I've had a lot of time on my hands to think about life lately. Deep reflections that involve thinking about every aspect of where my life is heading and where it's gone. I look at where we are and what we are doing. I would have never imagined that I would have all that I have. I'm blessed beyond measure. There is no other way to put it.
I'm blessed to be a healthy woman who gets to be a wife, mother, sister, daughter, and friend. I'm blessed to be me. I was blessed growing up, having a good family and great parents. I have amazing brothers and sisters in laws along with the most adorable nieces and nephews. I thought growing up I would be a working mom who would be home by the time my kids got home. A person who would still go to work everyday outside of the home and have the privilege to get a masters and seek education beyond that like my mother did. I honestly look at women who work full time as heroes. They are amazing!

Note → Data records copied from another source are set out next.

--- src/rtl/if_stage_if.sv ---
// Groups the fetch stage's decode-side and instruction-memory signals.
// master = the fetch stage, slave = decode/memory environment.
interface if_stage_if;
    logic        stall_ID;
    logic        redirect_valid;
    logic [31:0] redirect_pc;
    logic        imem_req;
    logic [31:0] imem_addr;
    logic        imem_gnt;
    logic        imem_rvalid;
    logic [31:0] imem_rdata;
    logic [31:0] instruction;
    logic [31:0] pc_ID;
    logic [31:0] pc_plus4_ID;
    logic        instr_valid_ID;

    modport master (
        input  stall_ID, redirect_valid, redirect_pc,
        input  imem_gnt, imem_rvalid, imem_rdata,
        output imem_req, imem_addr,
        output instruction, pc_ID, pc_plus4_ID, instr_valid_ID
    );

    modport slave (
        output stall_ID, redirect_valid, redirect_pc,
        output imem_gnt, imem_rvalid, imem_rdata,
        input  imem_req, imem_addr,
        input  instruction, pc_ID, pc_plus4_ID, instr_valid_ID
    );
endinterface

It's taken me several months and almost the entire time since being pregnant to come to terms that I'm a stay at home mom. I'm a stay at home mom. I wake up when my baby wakes, my days revolve around her and are almost always unpredictable. I can't predict how she is going to act or what is to happen that day. But every day is a new adventure that I try to learn something new.
We are now entering into the phase of toddlerhood where Azy is actively learning to throw fits when we don't give into her every whim. She is learning what "no" means and doesn't like it. I watch her sit down and kick her legs in frustration, it doesn't overwhelm me or make me anxious. Instead it's adorable for the most part. It's only because it's my little girl. Her personality is incredible. Her spunk leaves me speechless. Her adoration of all things mom, dad, or baby are heart melting.
I had the opportunity to teach in church on Sunday and the lesson focused on trials and how we should endure these trials. Motherhood is a trial but I don't feel like I have to endure, I feel privileged to be experiencing the ups and downs with it all. I'm grateful for the fact that I get to be with my family forever. I'm grateful for the amazing little girl who made me a mother.
Yesterday I had two surgeries done and they basically have left me with being stuck in bed. It's hard to hand over the mom responsibilities to Mike and expect him to care for me and to take care of Aislyn. He has been amazing to me and has been so patient with helping. I'm amazed at how much being a parent just enhances someone. Mike was already a great caretaker but listening and watching take care of Aislyn is astounding.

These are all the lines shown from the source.